▶ WHAT THE TASK REQUIRES: Count every line below in which "idUsesRt" occurs, then give only the count.

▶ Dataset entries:
----

### config.mk
export PLATFORM = sky130hd
export DESIGN_NAME = hazard_detect_unit
export DESIGN_NICKNAME = d
export VERILOG_FILES = /design/src/rtl/hazard_detect_unit.sv
export SDC_FILE = /design/constraint.sdc
export NUM_CORES = 1
export LEC_CHECK = 0
export ABC_CLOCK_PERIOD_IN_PS = 2540
export BUFFER_PORTS_ARGS = -buffer_cell sky130_fd_sc_hd__buf_2
export CAP_MARGIN = 20
export CORE_UTILIZATION = 35
export CTS_CLUSTER_SIZE = 30
export DETAILED_ROUTE_END_ITERATION = 8
export PLACE_DENSITY = 0.68
export SYNTH_ARGS = -nofsm -noshare
export SYNTH_HDL_FRONTEND = slang
export SYNTH_SLANG_ARGS = --single-unit
### constraint.sdc
create_clock -name clk -period 2.54 [get_ports clk]
set_input_delay 0.381 -clock clk [delete_from_list [all_inputs] [get_ports clk]]
set_output_delay 0.381 -clock clk [all_outputs]
set_load 0.005 [all_outputs]
### src/rtl/hazard_detect_unit.sv
// Pipeline hazard detector: load-use / ALU-to-branch bubbles, taken-branch flush,
// and slow-memory freeze with a bounded wait and sticky timeout flag.
module hazard_detect_unit #(
  parameter int MEM_TIMEOUT = 16
) (
  input  logic        clk,
  input  logic        rst,
  input  logic [4:0]  idRs,
  input  logic [4:0]  idRt,
  input  logic        idUsesRt,
  input  logic        idBranch,
  input  logic        idTaken,
  input  logic        exMemRead,
  input  logic        exRegWrite,
  input  logic [4:0]  exRt,
  input  logic [4:0]  exRd,
  input  logic        memStart,
  input  logic        memReady,
  output logic [1:0]  hazType,
  output logic        memTimeout,
  output logic [15:0] stallCycles,
  output logic [15:0] flushCount
);

  typedef enum logic [1:0] {IDLE, MEM_WAIT, BR_STALL} state_t;

  localparam logic [7:0] LP_LAST_WAIT = 8'(MEM_TIMEOUT - 1);

  state_t      r_state;
  state_t      w_next;
  logic [7:0]  r_wait_cnt;
  logic        r_mem_timeout;
  logic [15:0] r_stall_cnt;
  logic [15:0] r_flush_cnt;
  logic        w_load_use;
  logic        w_alu_br;
  logic        w_set_timeout;
  logic [1:0]  w_prio;
  logic [1:0]  w_haz;

  assign w_load_use = exMemRead && (exRt != 5'd0) &&
                      ((exRt == idRs) || (idUsesRt && (exRt == idRt)));
  assign w_alu_br   = idBranch && exRegWrite && (exRd != 5'd0) &&
                      ((exRd == idRs) || (exRd == idRt));

  // Priorities below the memory freeze; a stall always masks idTaken.
  always_comb begin
    w_prio = 2'b00;
    if (w_load_use || w_alu_br) w_prio = 2'b01;
    else if (idTaken)           w_prio = 2'b10;
  end

  always_comb begin
    w_next        = r_state;
    w_haz         = 2'b00;
    w_set_timeout = 1'b0;
    case (r_state)
      IDLE: begin
        if (memStart && !memReady) begin
          w_haz  = 2'b11;
          w_next = MEM_WAIT;
        end else begin
          w_haz = w_prio;
          if (w_load_use && idBranch) w_next = BR_STALL;
        end
      end
      MEM_WAIT: begin
        if (!memReady) begin
          w_haz = 2'b11;
          if (r_wait_cnt == LP_LAST_WAIT) begin
            w_next        = IDLE;
            w_set_timeout = 1'b1;
          end
        end else begin
          w_haz  = w_prio;
          w_next = IDLE;
        end
      end
      BR_STALL: begin
        w_haz  = 2'b01;
        w_next = IDLE;
      end
      default: w_next = IDLE;
    endcase
  end

  always_ff @(posedge clk or posedge rst) begin
    if (rst) begin
      r_state       <= IDLE;
      r_wait_cnt    <= 8'd0;
      r_mem_timeout <= 1'b0;
    end else begin
      r_state <= w_next;
      // The IDLE cycle that raises the freeze is count 0, so the first MEM_WAIT cycle is 1.
      if (r_state == IDLE && w_next == MEM_WAIT)
        r_wait_cnt <= 8'd1;
      else if (r_state == MEM_WAIT && w_next == MEM_WAIT)
        r_wait_cnt <= r_wait_cnt + 8'd1;
      else
        r_wait_cnt <= 8'd0;
      if (w_set_timeout) r_mem_timeout <= 1'b1;
    end
  end

  always_ff @(posedge clk or posedge rst) begin
    if (rst) begin
      r_stall_cnt <= 16'd0;
      r_flush_cnt <= 16'd0;
    end else begin
      if (w_haz[0] && r_stall_cnt != 16'hFFFF)
        r_stall_cnt <= r_stall_cnt + 16'd1;
      if (w_haz == 2'b10 && r_flush_cnt != 16'hFFFF)
        r_flush_cnt <= r_flush_cnt + 16'd1;
    end
  end

  assign hazType     = rst ? 2'b00 : w_haz;
  assign memTimeout  = r_mem_timeout;
  assign stallCycles = r_stall_cnt;
  assign flushCount  = r_flush_cnt;

endmodule
==> summary.txt, run 1 <==
FF-to-FF setup slack: 0.57 ns
Util after Layout: 45.04%
Setup WS pre-CTS: 0.1738 ns
sequential area share after synthesis: 45.67%
WL final: 5102 um
Tot GR Track Use: 15.41%
CP Data Arrival Time: 1.91 ns
initial antenna violation count: 0
status: complete, but fails checks
placed cell count: 370
Slew Limit Fails: 0
Longest Clk Path Bufs: 2
initial drt markers: 86
failing checks: DRC
worst-path fanout max: 3
DP HPWL: 3733 um
Skew-Pair Late Insertion Delay: 0.30 ns
setup TNS: 0 ns
DRT Pass-1 Iters: 6
final cell count without fillers: 378
Final min period: 2.295 ns
r2r startpoint: r_state[0]$_DFF_PP0_
CTS buffer count: 5
Tcrit/Tclk final: 90.37%
die area: 7064 sq um
final setup violation count: 0
vias in the first global route: 1,867
maximum VDD drop: 0.3623 mV
Post-CTS Setup Bufs: 0
CP Class: input port to output port
Pwr per Cell Area: 668.0 nW/um^2
leakage: 1.429 nW
Worst Path Required: 2.16 ns
Initial Utilization: 36.68%
first-pass GRT wire length: 8811 um
Syn Nets: 263
Synth Register Bits: 43
Synth Warn #: 0
crit start category: input port
Buffers on Ports: 63
Netlist cell types: 36
RSZ-0062 raised after global routing: false
Max Clk Rate: 435.6 MHz
average via count per standard cell: 5.093
core box area: 6422 sq um
Worst Setup SP: exRt[1]
via count: 1,925
grt ovf: 0
Residual DRC: 12
number of max-cap violations: 0
Clock transition at path regs: 0.08 ns
Chip Height: 84.05 um
setup ws final: 0.2445 ns
Hold Slack: 0.2430 ns
clk sinks: 43
Die Width: 84.05 um
GPL Wtd Cong: 0.8153
CTS tree: yes
ANT nets after route: 0
Root Buffer: clkbuf_8
Final Hold Viols: 0
# H-tree levels: 2
Slew @ Worst Pin: 0.5367 ns
fraction of layout cells with a size suffix above 1: 26.58%
area growth from synthesis to layout: 22.78%
Post-Syn Area: 2356 sq um
Hold Path Class: input port to asynchronous set/reset pin
cell count after synthesis: 231
PostCTS Resize Cnt: 0
hold buffers post-CTS: 0
nets: 332
row count: 29
largest net degree at the start of global routing: 44
critical path endpoint category: output port
ANT cells: 0
Top Ports: 64
Worst Clk Skew: 0.009557 ns
Slew HR: 64.22%
# fillers: 638
WL/cell: 13.50 um
syn_area_per_cell: 10.20 sq um
-- worst max-delay path: stages --
cell and delay (ns):
buf_2 0.12, or4_1 0.53, o21a_1 0.23, a221oi_1 0.29
nor2_1 0.07, nor3_1 0.14, buf_2 0.14
-- registers in the layout (all words and copies together) (netlist names) --
name	cells
memTimeout	1
flushCount	16
r_state	2
stallCycles	16
r_wait_cnt	8
-- per-stage QoR --
stage                     instance area, sq um  power, mW
after floorplan                           2356      1.185
after global placement                    2775      1.393
after detailed placement                  2775      1.402
after CTS                                 2893      1.962
after global routing                      2893      2.055
final                                     2893      1.932
-- kinds of logic after synthesis --
| kind of cell | share of synthesized area (%) |
|---|---|
| buffers and inverters | 1.965 |
| xor gates and xnor gates | 20.07 |
| muxes | 1.434 |
| DFF | 45.67 |
| AOI/OAI and AO/OA | 4.514 |
| adders and majority gates | 1.593 |
| and+or+nand+nor | 24.75 |
-- Yosys cell counts --
master     count  share of area, %
buf_6          2              0.96
and3_1        17               4.5
mux2_1         3               1.4
a21boi_0       1              0.32
buf_2          1              0.21
nor3b_1        5               1.6
nand2_2        1              0.27
nor3_1         5               1.1
and4_1         5               1.9
ha_1           3               1.6
inv_1          3              0.48
o21ai_0        1              0.21
o22ai_1        2              0.53
nor2b_1        1              0.27
o311a_1        1              0.42
nand2_1       15               2.4
a31o_2         1              0.37
a221oi_4       1               1.1
and2_1         2              0.53
or3_1          3              0.80
o21a_1         1              0.32
a21oi_1        1              0.21
a31oi_1        1              0.27
nor2_1        19               3.0
nor4_1         1              0.27
xnor2_1       37                14
or4_1          2              0.64
dfrtp_1       43                46
nand3_1       20               4.2
or2_2          2              0.53
nand4_1        9               2.4
a221oi_1       1              0.37
a2111oi_0      1              0.37
nor4b_1        1              0.37
clkbuf_1       2              0.32
xor2_1        17               6.3
-- final cells by class --
| type | count | area [sq um] | share of cell area (%) |
|---|---|---|---|
| clock buffers | 6 | 82.58 | 2.855 |
| repair buffers | 67 | 357.8 | 12.37 |
| multi-input cells | 180 | 1234 | 42.65 |
| flip-flops and latches | 43 | 1076 | 37.20 |
| well taps | 77 | 96.34 | 3.330 |
| inverters | 3 | 11.26 | 0.3893 |
| clock inverters | 2 | 35.03 | 1.211 |
-- final timing paths --
| path | end | depth (start not counted) |
|---|---|---|
| setup / recovery | hazType[1] | 7 |
| hold / removal | stallCycles[2]$_DFFE_PP0P_ | 3 |
| setup reg to reg | stallCycles[1]$_DFFE_PP0P_ | 7 |
| hold reg to reg | memTimeout$_DFFE_PP0P_ | 1 |
| max in group asynchronous | flushCount[13]$_DFFE_PP0P_ | 3 |
| min in group clk | r_state[0]$_DFF_PP0_ | 2 |
-- where the power goes --
group | internal [mW] | total [mW] | switching (mW)
Sequential | 0.793 | 0.931 | 0.138
Combinational | 0.233 | 0.451 | 0.218
Clock | 0.318 | 0.550 | 0.232
-- cells in the final DEF, fill, tap and decap left out, drive strengths merged, types with 3 or more instances in the layout --
master | Yosys | layout
and3 | 17 | 17
and4 | 5 | 5
buf | 3 | 67
clkbuf | 2 | 6
dfrtp | 43 | 43
ha | 3 | 3
inv | 3 | 3
mux2 | 3 | 3
nand2 | 16 | 16
nand3 | 20 | 20
nand4 | 9 | 9
nor2 | 19 | 19
nor3 | 5 | 5
nor3b | 5 | 5
or3 | 3 | 3
xnor2 | 37 | 37
xor2 | 17 | 17
-- metal layers --
| layer | GRT usage, % | vias up | part of all wire [%] |
|---|---|---|---|
| met5 | 0 | - | 0 |
| met4 | 4.545 | 0 | 1.3 |
| met3 | 4.352 | 9 | 6.0 |
| met2 | 24.74 | 49 | 45 |
| met1 | 20.18 | 919 | 47 |
| li1 | - | 948 | - |
Power figures use the tool's default switching activity.
==> inputs of run 2 (changes only) <==
Settings changed: BUFFER_PORTS_ARGS -buffer_cell sky130_fd_sc_hd__buf_2 to unset, CTS_CLUSTER_SIZE 30 to unset, DONT_BUFFER_PORTS set to 1, PLACE_DENSITY 0.68 to 0.6.
==> run 2 against run 1 <==
Net effect:
- the run still ends with DRC left
- register-to-register slack barely moved
- worst setup slack improved by 0.10 ns
- clock skew fell by 0.0063 ns
- fmax grew 4.7%
- critical path depth down 2
- total power decreased by 14%
- non-clock buffer count decreased by 61
- critical endpoint is now hazType[0]
- largest power group unchanged
==> summary.txt, run 2 (same netlist as run 1, synthesis figures left out) <==
GPL Wtd Cong: 0.7350 (-9.8%)
Slew @ Worst Pin: 0.8811 ns (+0.3444 ns)
placed cell count: 309 (-16%)
Slew HR: 40.90% (-23 points)
ANT nets after route: 0 (unchanged)
routed wl met3: 450 um (+48%)
maximum VDD drop: 0.3558 mV (-1.8%)
most frequent cells in the layout: dfrtp_1, xnor2_1, nand3_1, nor2_1
Worst Clk Skew: 0.003297 ns (-0.006260 ns)
M1 WL: 2174 um (-9.9%)
Max Clk Rate: 456.3 MHz (+4.7%)
status: complete, but fails checks
CP Class: input port to output port
Hold Slack: 0.05450 ns (-0.1885 ns)
clk sinks: 43 (unchanged)
CTS buffer count: 5 (unchanged)
Root Buffer: clkbuf_8
top layer in use: met4
Top Ports: 64 (unchanged)
initial drt markers: 53 (-38%)
final setup violation count: 0 (unchanged)
WL final: 4992 um (-2.2%)
Buffers on Ports: 0 (-100%)
die area: 7064 sq um (unchanged)
vias in the first global route: 1,739 (-6.9%)
Clock transition at path regs: 0.07 ns (about the same)
WL/cell: 15.85 um (+17%)
Final min period: 2.192 ns (-0.1038 ns)
Longest Clk Path Bufs: 2 (unchanged)
grt ovf: 0 (unchanged)
initial antenna violation count: 0 (unchanged)
Util after Layout: 39.47% (-5.6 points)
DRT Pass-1 Iters: 6 (unchanged)
setup TNS: 0 ns (unchanged)
core box area: 6422 sq um (unchanged)
PostCTS Resize Cnt: 0 (unchanged)
row count: 29 (unchanged)
critical path endpoint category: output port
Tcrit/Tclk final: 86.29% (-4.1 points)
Post-CTS Setup Bufs: 0 (unchanged)
Final Power: 1.656 mW (-14%)
Worst Path Required: 2.16 ns (about the same)
Die Width: 84.05 um (unchanged)
Hold Path Class: input port to asynchronous set/reset pin
worst-path fanout max: 16 (+13)
via count: 1,718 (-11%)
Final Hold Viols: 0 (unchanged)
Chip Height: 84.05 um (unchanged)
Residual DRC: 16 (+4)
wire length on met2: 2328 um (+0.56%)
Initial Utilization: 36.68% (unchanged)
Skew-Pair Late Insertion Delay: 0.28 ns (-0.02 ns)
nets: 271 (-18%)
number of max-cap violations: 0 (unchanged)
failing checks: DRC
RSZ-0062 raised after global routing: false
first-pass GRT wire length: 8197 um (-7.0%)
CTS tree: yes
CP Data Arrival Time: 1.81 ns (-0.10 ns)
commonest non-fill, non-tap cell in the layout: dfrtp_1
average via count per standard cell: 5.454 (+7.1%)
largest net degree at the start of global routing: 26 (-41%)
Tot GR Track Use: 14.58% (-0.82 points)
Slew Limit Fails: 0 (unchanged)
crit start category: input port
# H-tree levels: 2 (unchanged)
Pwr per Cell Area: 653.2 nW/um^2 (-2.2%)
area growth from synthesis to layout: 7.594%
hold buffers post-CTS: 0 (unchanged)
DP HPWL: 3839 um (+2.9%)
fraction of layout cells with a size suffix above 1: 6.723% (-20 points)
leakage: 1.123 nW (-21%)
ANT cells: 0 (unchanged)
final cell count without fillers: 315 (-17%)
## run 2: critical path: stages
cell and delay [ns]:
or4_1 0.55, o21a_1 0.24, a221oi_4 0.28, buf_4 0.25
nor3b_1 0.10
## run 2: power breakdown
part	leakage [nW]	internal [mW]	switching (mW)	total, mW
clock	0.0371	0.183	0.210	0.394
sequential	0.569	0.793	0.165	0.958
combinational	0.517	0.152	0.152	0.304
total	1.12	1.13	0.527	1.66
## run 2: stage by stage
stage,worst slack (ns),cell area [sq um]
2_1_floorplan,0.3977,2356
3_3_place_gp,0.3390,2462
3_5_place_dp,0.2834,2462
4_1_cts,0.3290,2535
5_1_grt,0.2289,2535
6_report,0.3483,2535
## run 2: final timing paths
kind,slack [ns],to,from,cells past startpoint
max,0.35,hazType[0],exRt[1],5
min,0.05,memTimeout$_DFFE_PP0P_,rst,1
max reg2reg,0.56,stallCycles[1]$_DFFE_PP0P_,stallCycles[8]$_DFFE_PP0P_,6
min reg2reg,0.49,r_wait_cnt[0]$_DFF_PP0_,r_wait_cnt[0]$_DFF_PP0_,1
max in group asynchronous,1.87,r_wait_cnt[2]$_DFF_PP0_,rst,2
min in group clk,0.19,r_state[0]$_DFF_PP0_,memReady,1
## run 2: area by class of cell
type / count / area, sq um
Fill cell: 635 / 3887
Multi-Input combinational cell: 180 / 1234
Sequential cell: 43 / 1076
Tap cell: 77 / 96.34
Clock buffer: 6 / 72.57
Timing Repair Buffer: 6 / 45.04
Inverter: 3 / 11.26
## run 2: routing by layer
metal / vias up / GRT usage, %
met5: - / 0
met4: 0 / 2.978
met3: 4 / 6.034
met2: 62 / 24.22
met1: 828 / 17.76
li1: 824 / -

----

▶ WRITTEN SOLUTION: 2